Aetherium.ai is a project that allows users to interact with text, images, audio, and PDFs through a chat interface powered by various AI models. It provides a convenient way to leverage AI functionalities for different data types.

Features

  • Quantized Model Integration: This app utilizes "quantized models" designed for efficient operation on regular hardware. These models offer similar performance to their larger counterparts while requiring less computational power. Quantized Models from TheBloke: https://huggingface.co/TheBloke

  • Audio Chatting with Whisper AI: Aetherium.ai integrates Whisper AI for robust audio transcription, enabling seamless audio messaging and natural conversation flow through voice input. Whisper models: https://huggingface.co/collections/openai/whisper-release-6501bba2cf999715fd953013

  • Image Chatting with LLaVA: LLaVA, a fine-tuned LLaMA model, is integrated for image processing. It utilizes CLIP models to generate image embeddings, allowing the app to understand and respond to visual content, making image-based chat interactions more engaging. llama-cpp-python repo for Llava loading: https://github.com/abetlen/llama-cpp-python

  • PDF Chatting with Chroma DB: For professional and academic users, Aetherium.ai leverages Chroma DB, a vector database, enabling efficient interaction with local PDFs. Users can directly engage with their PDF content, extracting insights, summaries, and conversing with the text within the documents. Chroma website: https://docs.trychroma.com/

Getting Started

To set up Local Multimodal AI Chat, clone the repository and follow these steps:

Note: These instructions assume you already have Python and pip installed.

  1. Download Models (GGUF Format):

    • Choose the models you want to use from Hugging Face (https://huggingface.co/), ensuring compatibility with the project and availability in GGUF format.
    • Download the model files specifically in the .gguf format and place them in the models folder within the project directory.
  2. Download LLaVA Files (Required):

    • LLaVA files are mandatory for this project's image processing functionalities.
    • Download the necessary LLaVA files (e.g., ggml-model-q5_k.gguf, mmproj-model-f16.gguf).
    • Place these files in a separate folder named llava within the project directory.
  3. Update Configuration File:

    • Open the config.yml file in a text editor.
    • Locate the sections for each model (e.g., mistral, llava).
    • Update the model_path key in each section with the correct path to the downloaded model file(s) in the models or llava folder (depending on the model).
  4. Optional - Change Profile Pictures:

    • Place your user and/or bot profile pictures (user_image.pnd and/or bot_image.png) in the chat_icons folder.
  5. Run the Application:

    • Open a terminal or command prompt and navigate to the project directory.

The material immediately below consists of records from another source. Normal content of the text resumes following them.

[src/rtl/piso_shift.sv]
// Parallel-in / serial-out register: loads a whole word, shifts out chunk_p bits per step.
module piso_shift #(
  parameter int unsigned width_p = 27,
  parameter int unsigned chunk_p = 9
) (
  input  logic               clk,
  input  logic               reset_n,
  input  logic               clear,
  input  logic               load,
  input  logic               shift_en,
  input  logic [width_p-1:0] par,
  output logic [chunk_p-1:0] beat
);

  logic [width_p-1:0] sh_q;

  // Load has priority over shift; with neither asserted the contents hold.
  always_ff @(posedge clk or negedge reset_n) begin
    if (!reset_n) begin
      sh_q <= '0;
    end else if (clear) begin
      sh_q <= '0;
    end else if (load) begin
      sh_q <= par;
    end else if (shift_en) begin
      sh_q <= sh_q >> chunk_p;
    end
  end

  assign beat = sh_q[chunk_p-1:0];

endmodule

[src/rtl/fifo_reader_serializer.sv]
// Pops wide words from a FIFO and emits them as LSB-first narrow valid/ready beats.
module fifo_reader_serializer
  import fifo_pkg::*;
#(
  parameter int unsigned width_p     = FIFO_WIDTH,
  parameter int unsigned chunk_p     = CHUNK_WIDTH,
  parameter int unsigned cnt_width_p = 16
) (
  input  logic                   clk,
  input  logic                   reset_n,
  input  logic                   clear_i,
  input  logic [width_p-1:0]     fifo_d_i,
  input  logic                   fifo_valid_i,
  output logic                   fifo_deque_o,
  output logic [chunk_p-1:0]     data_o,
  output logic                   valid_o,
  input  logic                   ready_i,
  output logic                   last_o,
  output logic [cnt_width_p-1:0] words_o
);

  localparam int unsigned beats_lp = beats_f(width_p, chunk_p);
  localparam int unsigned idx_w_lp = (beats_lp > 1) ? $clog2(beats_lp) : 1;

  if ((width_p % chunk_p) != 0) begin : g_bad_chunk
    $error("fifo_reader_serializer: width_p must be a multiple of chunk_p");
  end

  rd_state_e             state_q;
  logic [idx_w_lp-1:0]   idx_q;
  logic [cnt_width_p-1:0] words_q;
  logic                  hs;
  logic                  shift_en;

  // Output handshake decode from registered state.
  assign valid_o  = (state_q == RD_SEND);
  assign last_o   = valid_o & (idx_q == idx_w_lp'(beats_lp - 1));
  assign hs       = valid_o & ready_i;
  assign shift_en = hs & ~last_o & ~clear_i;
  assign words_o  = words_q;

  // Pop only when the word slot is free or being freed this cycle; silenced in reset and clear.
  assign fifo_deque_o = reset_n & fifo_valid_i & ~clear_i &
                        ((state_q == RD_IDLE) | (last_o & ready_i));

  piso_shift #(
    .width_p (width_p),
    .chunk_p (chunk_p)
  ) u_piso (
    .clk      (clk),
    .reset_n  (reset_n),
    .clear    (clear_i),
    .load     (fifo_deque_o),
    .shift_en (shift_en),
    .par      (fifo_d_i),
    .beat     (data_o)
  );

  // Word-level FSM, beat index and drained-word counter.
  always_ff @(posedge clk or negedge reset_n) begin
    if (!reset_n) begin
      state_q <= RD_IDLE;
      idx_q   <= '0;
      words_q <= '0;
    end else if (clear_i) begin
      state_q <= RD_IDLE;
      idx_q   <= '0;
      words_q <= '0;
    end else begin
      if (fifo_deque_o) begin
        state_q <= RD_SEND;
        idx_q   <= '0;
      end else if (hs & last_o) begin
        state_q <= RD_IDLE;
      end else if (hs) begin
        idx_q <= idx_q + idx_w_lp'(1);
      end
      if (hs & last_o) begin
        words_q <= words_q + cnt_width_p'(1);
      end
    end
  end

endmodule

    • Run the following commands:

      1. python3 SetupDatabase.py (Initializes the sqlite database for chat sessions)
      2. streamlit run main.py (Runs the application)

Note: After running streamlit run main.py, a web interface will launch in your default browser. You can interact with the chat interface using text, images, audio, or uploaded PDFs based on the models you downloaded and configured.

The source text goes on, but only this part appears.